Dead room. Dead occupant.  

Monday, September 29, 2025

Pipe organ building is interesting. Pipe organs are cohabitants with the church or hall in which they are housed. “The room” is arguably the most important component. For humans the same principle applies – roominess.

Several factors make a grand pipe organ splendid. First, the organ is well-built and is in tune. Then, the scaling of each pipe is generous. The larger the diameter of the pipe, the more rich and resounding the sound. Finally, if the room surrounding the organ is spacious, nonabsorbent, and free of clutter, the more alive and grandiose the organ seems.

Organists use terms like “dead acoustic.” Or dull sound. In a dead room, playing the organ is laborious. The organ has no aid. The acoustics suck out what little energy the organ itself produces. Think of lots of carpet, drapes, and a low ceiling. This is how most humans are. No maximization of surrounding, spaciousness and effortless being.
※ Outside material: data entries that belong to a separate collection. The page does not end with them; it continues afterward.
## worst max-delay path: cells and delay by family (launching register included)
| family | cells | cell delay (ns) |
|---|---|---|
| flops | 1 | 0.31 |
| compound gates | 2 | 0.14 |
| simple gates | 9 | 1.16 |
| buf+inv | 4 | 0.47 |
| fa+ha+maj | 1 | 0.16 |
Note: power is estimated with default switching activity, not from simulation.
`config.mk`:
```
export PLATFORM = sky130hd
export DESIGN_NAME = ccs_regs
export DESIGN_NICKNAME = d
export VERILOG_FILES = /design/src/logic/ccs_pkg.sv /design/src/logic/ccs_clkgen.sv /design/src/logic/ccs_regs.sv
export VERILOG_INCLUDE_DIRS = /design/src /design/src/logic
export SDC_FILE = /design/constraint.sdc
export NUM_CORES = 1
export LEC_CHECK = 0
export BUFFER_PORTS_ARGS = -buffer_cell sky130_fd_sc_hd__buf_4
export CAP_MARGIN = 5
export CORE_UTILIZATION = 45
export CTS_BUF_LIST = sky130_fd_sc_hd__clkbuf_4
export DETAILED_ROUTE_END_ITERATION = 8
export PLACE_DENSITY = 0.71
export SYNTH_ARGS = -nofsm -noshare
export SYNTH_HDL_FRONTEND = slang
export SYNTH_SLANG_ARGS = --single-unit
```
`constraint.sdc`:
```
create_clock -name CLOCK -period 3.6 [get_ports CLOCK]
set_clock_uncertainty 0.05 [all_clocks]
set_input_delay 0.18 -clock CLOCK [delete_from_list [all_inputs] [get_ports CLOCK]]
set_output_delay 0.18 -clock CLOCK [all_outputs]
set_load 0.1 [all_outputs]
```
Resplendence and radiance, aliveness and zing, overtones and ping, and zippity-doo-da are enhanced by nothing at all – space. What’s on the inside of a violin, a guitar, or an organ pipe? Zilch, but that’s the secret. Vacuity.

What’s on the so-called inside of a human? Clutter. Low-perceiving minds with dropped ceilings of false limit. Mental cobwebs, a thick carpet of fear, and a draping accentuation of a separate “me,” a foamy deadening agent that kills the overtones and aliveness. Memories and panic, guilt and shame, suppression and separation all deadening the acoustic. A typical human has no resplendence or resonance. Dead.

Generous scaling, large spaces in the heart and body. Emptiness, spaciousness, and perfect tuning and timing. No limit. Amplifying ease through open arms, limitless minds, and no clutter. More space – less work. Rich, resounding, and spine-tingling. What kind of spaciousness have you? The room is dead because the occupant has sucked out the life. But there is no occupant, just an image of one.